Chen from Fortune Capital, which invested in Hechuan in 2017, said the company has not only strong patent portfolios but also a deep understanding of industrial processing technologies and downstream industry applications, which helps it quickly adapt to complex and specific industry needs. Hechuan has expanded its R&D team to more than 400 people, enabling it to quickly respond to the specific demands of customers from a variety of sectors.

"Hechuan is an emerging industrial automation control company with the most potential to grow into a high-level industry-customized overall solution provider," Chen said.

While servo systems account for about 90 percent of Hechuan's revenue, the company is working to expand its presence along the upstream and downstream segments of industrial chains with such products as industrial control chips, sensors and high-end numerical control machine tools.

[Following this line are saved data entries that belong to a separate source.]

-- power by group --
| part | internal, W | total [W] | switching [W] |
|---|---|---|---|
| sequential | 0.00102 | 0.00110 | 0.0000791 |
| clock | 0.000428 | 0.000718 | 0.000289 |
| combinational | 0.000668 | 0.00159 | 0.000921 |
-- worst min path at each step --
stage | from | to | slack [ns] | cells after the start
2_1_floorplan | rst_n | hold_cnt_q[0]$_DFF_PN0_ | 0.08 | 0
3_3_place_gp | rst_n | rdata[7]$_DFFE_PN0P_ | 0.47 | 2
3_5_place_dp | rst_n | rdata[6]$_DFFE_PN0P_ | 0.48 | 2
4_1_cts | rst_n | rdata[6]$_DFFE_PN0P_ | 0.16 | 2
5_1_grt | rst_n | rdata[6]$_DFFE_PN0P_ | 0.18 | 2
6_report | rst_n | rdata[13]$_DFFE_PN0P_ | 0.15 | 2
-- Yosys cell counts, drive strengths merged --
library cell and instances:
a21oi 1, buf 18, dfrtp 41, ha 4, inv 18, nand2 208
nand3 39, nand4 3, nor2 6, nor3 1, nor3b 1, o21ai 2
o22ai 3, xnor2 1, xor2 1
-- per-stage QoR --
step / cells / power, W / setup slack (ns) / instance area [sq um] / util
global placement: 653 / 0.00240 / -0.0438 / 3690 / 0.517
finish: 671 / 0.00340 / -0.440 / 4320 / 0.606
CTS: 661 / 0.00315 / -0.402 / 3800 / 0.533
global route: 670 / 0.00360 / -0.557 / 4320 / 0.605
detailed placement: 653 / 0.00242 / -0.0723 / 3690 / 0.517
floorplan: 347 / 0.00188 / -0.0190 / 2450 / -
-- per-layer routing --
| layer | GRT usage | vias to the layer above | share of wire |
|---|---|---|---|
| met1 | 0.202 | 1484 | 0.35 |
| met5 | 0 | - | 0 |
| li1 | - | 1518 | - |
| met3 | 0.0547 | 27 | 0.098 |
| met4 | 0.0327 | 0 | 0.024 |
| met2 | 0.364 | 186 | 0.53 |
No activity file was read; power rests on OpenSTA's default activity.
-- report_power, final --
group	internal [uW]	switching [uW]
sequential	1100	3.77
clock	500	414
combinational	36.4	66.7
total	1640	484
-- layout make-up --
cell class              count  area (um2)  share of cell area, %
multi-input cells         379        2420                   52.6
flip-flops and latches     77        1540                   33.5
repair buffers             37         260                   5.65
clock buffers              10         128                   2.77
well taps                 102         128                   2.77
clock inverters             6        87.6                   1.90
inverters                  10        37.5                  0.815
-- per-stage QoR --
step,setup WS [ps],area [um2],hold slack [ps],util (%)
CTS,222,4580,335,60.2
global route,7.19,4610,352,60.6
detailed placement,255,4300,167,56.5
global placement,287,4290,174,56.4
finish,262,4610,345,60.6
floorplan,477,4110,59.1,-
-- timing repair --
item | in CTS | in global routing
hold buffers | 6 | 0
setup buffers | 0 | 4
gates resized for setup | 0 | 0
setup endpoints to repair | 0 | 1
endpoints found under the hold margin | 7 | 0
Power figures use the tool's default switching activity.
## config.mk

```make
export PLATFORM = sky130hd
export DESIGN_NAME = waveform_reader
export DESIGN_NICKNAME = d
export VERILOG_FILES = /design/src/rtl/waveform_reader.sv
export SDC_FILE = /design/constraint.sdc
export NUM_CORES = 1
export LEC_CHECK = 0
export CAP_MARGIN = 10
export CELL_PAD_IN_SITES_DETAIL_PLACEMENT = 0
export CELL_PAD_IN_SITES_GLOBAL_PLACEMENT = 2
export CORE_MARGIN = 4
export CORE_UTILIZATION = 24
export CTS_BUF_LIST = sky130_fd_sc_hd__clkbuf_8 sky130_fd_sc_hd__clkbuf_16
export CTS_CLUSTER_DIAMETER = 30
export DETAILED_ROUTE_END_ITERATION = 10
export PLACE_DENSITY_LB_ADDON = 0.05
export SYNTH_ARGS = -nofsm -noshare
export SYNTH_HDL_FRONTEND = slang
export SYNTH_SLANG_ARGS = --single-unit
export TNS_END_PERCENT = 100
```

## constraint.sdc

```tcl
create_clock -name clk -period 1.5 [get_ports clk]
set_input_delay 0.15 -clock clk [delete_from_list [all_inputs] [get_ports clk]]
set_output_delay 0.15 -clock clk [all_outputs]
set_load 0.05 [all_outputs]
```
File: config.mk
export PLATFORM = sky130hd
export DESIGN_NAME = jpegls_bit_packer
export DESIGN_NICKNAME = d
export VERILOG_FILES = /design/src/rtl/jpegls_bit_packer.sv
export SDC_FILE = /design/constraint.sdc
export NUM_CORES = 1
export LEC_CHECK = 0
export CAP_MARGIN = 20
export CORE_ASPECT_RATIO = 1.75
export CORE_UTILIZATION = 35
export DETAILED_ROUTE_END_ITERATION = 12
export GPL_ROUTABILITY_DRIVEN = 0
export PLACE_DENSITY = 0.49
export SLEW_MARGIN = 25
export SYNTH_ARGS = -nofsm -noshare
export SYNTH_HDL_FRONTEND = slang
export SYNTH_SLANG_ARGS = --single-unit
export TNS_END_PERCENT = 1
File: constraint.sdc
create_clock -name clk -period 9 [get_ports clk]
set_clock_uncertainty 0.2 [all_clocks]
set_input_delay 0.9 -clock clk [delete_from_list [all_inputs] [get_ports clk]]
set_output_delay 0.9 -clock clk [all_outputs]
set_load 0.005 [all_outputs]
===== src/flat_wrapper.sv =====
// flat-port wrapper written by rule: the top's interface ports become plain ports
module control_seq_flat 
#(
    parameter int SEL_W   = 3,
    parameter int SRC_ROM = 1,
    parameter int SRC_ALU = 6,
    parameter int SRC_SHF = (2**SEL_W) - 1,
    parameter int DST_PC  = (2**SEL_W) - 1
)
  (clk, resetBar, bus_irIn, bus_romReady, bus_aIsZero, bus_aluCarry, bus_aluShift, bus_resume, bus_load, bus_assertBar, bus_irLoad, bus_pcInc, bus_pcLoad, bus_doSubtract, bus_doShiftIn, bus_doCarryIn, bus_flagCarry, bus_flagShift, bus_halted);
  control_seq_if #(.SEL_W(SEL_W)) bus_i ();
  input  logic clk;
  input  logic resetBar;
  input wire logic [$bits(bus_i.irIn)-1:0] bus_irIn;
  input wire logic [$bits(bus_i.romReady)-1:0] bus_romReady;
  input wire logic [$bits(bus_i.aIsZero)-1:0] bus_aIsZero;
  input wire logic [$bits(bus_i.aluCarry)-1:0] bus_aluCarry;
  input wire logic [$bits(bus_i.aluShift)-1:0] bus_aluShift;
  input wire logic [$bits(bus_i.resume)-1:0] bus_resume;
  output wire logic [$bits(bus_i.load)-1:0] bus_load;
  output wire logic [$bits(bus_i.assertBar)-1:0] bus_assertBar;
  output wire logic [$bits(bus_i.irLoad)-1:0] bus_irLoad;
  output wire logic [$bits(bus_i.pcInc)-1:0] bus_pcInc;
  output wire logic [$bits(bus_i.pcLoad)-1:0] bus_pcLoad;
  output wire logic [$bits(bus_i.doSubtract)-1:0] bus_doSubtract;
  output wire logic [$bits(bus_i.doShiftIn)-1:0] bus_doShiftIn;
  output wire logic [$bits(bus_i.doCarryIn)-1:0] bus_doCarryIn;
  output wire logic [$bits(bus_i.flagCarry)-1:0] bus_flagCarry;
  output wire logic [$bits(bus_i.flagShift)-1:0] bus_flagShift;
  output wire logic [$bits(bus_i.halted)-1:0] bus_halted;
  assign bus_i.irIn = bus_irIn;
  assign bus_i.romReady = bus_romReady;
  assign bus_i.aIsZero = bus_aIsZero;
  assign bus_i.aluCarry = bus_aluCarry;
  assign bus_i.aluShift = bus_aluShift;
  assign bus_i.resume = bus_resume;
  assign bus_load = bus_i.load;
  assign bus_assertBar = bus_i.assertBar;
  assign bus_irLoad = bus_i.irLoad;
  assign bus_pcInc = bus_i.pcInc;
  assign bus_pcLoad = bus_i.pcLoad;
  assign bus_doSubtract = bus_i.doSubtract;
  assign bus_doShiftIn = bus_i.doShiftIn;
  assign bus_doCarryIn = bus_i.doCarryIn;
  assign bus_flagCarry = bus_i.flagCarry;
  assign bus_flagShift = bus_i.flagShift;
  assign bus_halted = bus_i.halted;
  control_seq #(.SEL_W(SEL_W), .SRC_ROM(SRC_ROM), .SRC_ALU(SRC_ALU), .SRC_SHF(SRC_SHF), .DST_PC(DST_PC)) u_core (.clk(clk), .resetBar(resetBar), .bus(bus_i));
endmodule
## src/rtl/ddr_rpath_pkg.sv

```systemverilog
// ddr_rpath_pkg: shared state encodings and read-FIFO word layout for the DDR read path
package ddr_rpath_pkg;

    typedef enum logic {
        IDLE = 1'b0,
        HOLD = 1'b1
    } rpath_state_e;

    function automatic int rfifo_width(input int dq_width);
        return 2 * dq_width + 1;
    endfunction

    function automatic int rfifo_last_bit(input int dq_width);
        return 2 * dq_width;
    endfunction

endpackage

```

## src/rtl/ddr_rfifo.sv

```systemverilog
// ddr_rfifo: single-clock show-ahead FIFO with full/empty/level; a full FIFO still accepts a push paired with a pop
module ddr_rfifo #(
    parameter int WIDTH = 33,
    parameter int AW    = 4
) (
    input  logic             clk,
    input  logic             reset_n,
    input  logic             push,
    input  logic [WIDTH-1:0] push_data,
    input  logic             pop,
    output logic [WIDTH-1:0] pop_data,
    output logic             full,
    output logic             empty,
    output logic [AW:0]      level
);

    logic [WIDTH-1:0] mem_q [0:(1<<AW)-1];
    logic [AW:0]      wr_ptr_q, wr_ptr_d, rd_ptr_q, rd_ptr_d;
    logic             wr_en, rd_en;

    // occupancy flags, enables and next pointers; head reads as zero while empty
    always_comb begin
        level    = wr_ptr_q - rd_ptr_q;
        empty    = level == '0;
        full     = level[AW];
        rd_en    = pop & ~empty;
        wr_en    = push & (~full | rd_en);
        wr_ptr_d = wr_ptr_q + {{AW{1'b0}}, wr_en};
        rd_ptr_d = rd_ptr_q + {{AW{1'b0}}, rd_en};
        pop_data = empty ? '0 : mem_q[rd_ptr_q[AW-1:0]];
    end

    // storage array needs no reset; contents are only visible while non-empty
    always_ff @(posedge clk) begin
        if (wr_en) mem_q[wr_ptr_q[AW-1:0]] <= push_data;
    end

    // pointer registers
    always_ff @(posedge clk or negedge reset_n) begin
        if (!reset_n) begin
            wr_ptr_q <= '0;
            rd_ptr_q <= '0;
        end else begin
            wr_ptr_q <= wr_ptr_d;
            rd_ptr_q <= rd_ptr_d;
        end
    end

endmodule

```

## src/rtl/ddr_rpath.sv

```systemverilog
// ddr_rpath: DDR read data path - sample alignment, burst framing stage and read FIFO
// Optional burst/drop counters are enabled with `define DDR_RPATH_STATS_EN.
module ddr_rpath
    import ddr_rpath_pkg::*;
#(
    parameter int DQ_WIDTH     = 16,
    parameter int FIFO_AW      = 4,
    parameter int SAMPLE_DELAY = 2
) (
    input  logic                  clk,
    input  logic                  reset_n,
    input  logic                  sample,
    input  logic [DQ_WIDTH-1:0]   dq_rise,
    input  logic [DQ_WIDTH-1:0]   dq_fall,
    output logic [2*DQ_WIDTH-1:0] rd_data,
    output logic                  rd_last,
    output logic                  rd_valid,
    input  logic                  rd_ready,
    output logic [FIFO_AW:0]      rd_level,
    output logic                  rd_overflow,
    input  logic                  overflow_clr
`ifdef DDR_RPATH_STATS_EN
    ,
    output logic [15:0]           burst_cnt,
    output logic [15:0]           drop_cnt
`endif
);

    localparam int RW       = rfifo_width(DQ_WIDTH);
    localparam int LAST_BIT = rfifo_last_bit(DQ_WIDTH);

    logic                  samp_dly;
    rpath_state_e          state_q, state_d;
    logic [2*DQ_WIDTH-1:0] stage_q, stage_d;
    logic                  ovf_q, ovf_d;
    logic                  push, push_last, pop_fire, drop;
    logic                  fifo_full, fifo_empty;
    logic [RW-1:0]         fifo_head;

    generate
        if (SAMPLE_DELAY == 0) begin : g_nodly
            assign samp_dly = sample;
        end else begin : g_dly
            logic [SAMPLE_DELAY-1:0] dly_q, dly_d;
            // shift sample through SAMPLE_DELAY flops so it lines up with the capture pipeline
            always_comb begin
                dly_d[0] = sample;
                for (int i = 1; i < SAMPLE_DELAY; i++) dly_d[i] = dly_q[i-1];
            end
            // delay line register
            always_ff @(posedge clk or negedge reset_n) begin
                if (!reset_n) dly_q <= '0;
                else          dly_q <= dly_d;
            end
            assign samp_dly = dly_q[SAMPLE_DELAY-1];
        end
    endgenerate

    // framing FSM: the staged word is pushed one cycle later, marked last when the sample run ends
    always_comb begin
        state_d   = samp_dly ? HOLD : IDLE;
        stage_d   = samp_dly ? {dq_fall, dq_rise} : stage_q;
        push      = state_q == HOLD;
        push_last = ~samp_dly;
        pop_fire  = ~fifo_empty & rd_ready;
        drop      = push & fifo_full & ~pop_fire;
        ovf_d     = drop ? 1'b1 : (overflow_clr ? 1'b0 : ovf_q);
    end

    // stage, state and sticky overflow registers
    always_ff @(posedge clk or negedge reset_n) begin
        if (!reset_n) begin
            state_q <= IDLE;
            stage_q <= '0;
            ovf_q   <= 1'b0;
        end else begin
            state_q <= state_d;
            stage_q <= stage_d;
            ovf_q   <= ovf_d;
        end
    end

    ddr_rfifo #(
        .WIDTH (RW),
        .AW    (FIFO_AW)
    ) u_rfifo (
        .clk       (clk),
        .reset_n   (reset_n),
        .push      (push),
        .push_data ({push_last, stage_q}),
        .pop       (rd_ready),
        .pop_data  (fifo_head),
        .full      (fifo_full),
        .empty     (fifo_empty),
        .level     (rd_level)
    );

    assign rd_data     = fifo_head[LAST_BIT-1:0];
    assign rd_last     = fifo_head[LAST_BIT];
    assign rd_valid    = ~fifo_empty;
    assign rd_overflow = ovf_q;

`ifdef DDR_RPATH_STATS_EN
    logic [15:0] burst_cnt_q, burst_cnt_d, drop_cnt_q, drop_cnt_d;
    logic        burst_inc;

    // counters clear on overflow_clr, but a same-cycle increment wins and restarts at 1
    always_comb begin
        burst_inc   = push & push_last;
        burst_cnt_d = burst_inc ? (overflow_clr ? 16'd1 : burst_cnt_q + 16'd1)
                                : (overflow_clr ? 16'd0 : burst_cnt_q);
        drop_cnt_d  = drop ? (overflow_clr ? 16'd1 : drop_cnt_q + 16'd1)
                           : (overflow_clr ? 16'd0 : drop_cnt_q);
    end

    // statistics registers
    always_ff @(posedge clk or negedge reset_n) begin
        if (!reset_n) begin
            burst_cnt_q <= '0;
            drop_cnt_q  <= '0;
        end else begin
            burst_cnt_q <= burst_cnt_d;
            drop_cnt_q  <= drop_cnt_d;
        end
    end

    assign burst_cnt = burst_cnt_q;
    assign drop_cnt  = drop_cnt_q;
`endif

endmodule

```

The company decided to start developing proprietary industrial control chips in 2018, after it became clear that general-purpose chips were unable to handle specific applications in different industries.

"Unlike chips used in consumer-oriented products, many of which require advanced manufacturing, industrial chips focus more on reliability," Wang said, adding that the company's proprietary chip system has gone from the drawing board into production, and 90 percent of its new-generation products will use its in-house chips.

To boost its R&D, Hechuan has acquired a Canadian-Chinese chip design team and set up a semiconductor unit in Hangzhou, Zhejiang.

"Our industry is technology-focused, and talent is the key to our development," Wang said, adding that Hechuan has adopted two approaches to recruit the talent it wants.

"For R&D talent, we set up research institutes where they are. For instance, we have R&D centers in Hangzhou, Shenzhen and Dalian, where a lot of talent are located," Wang said.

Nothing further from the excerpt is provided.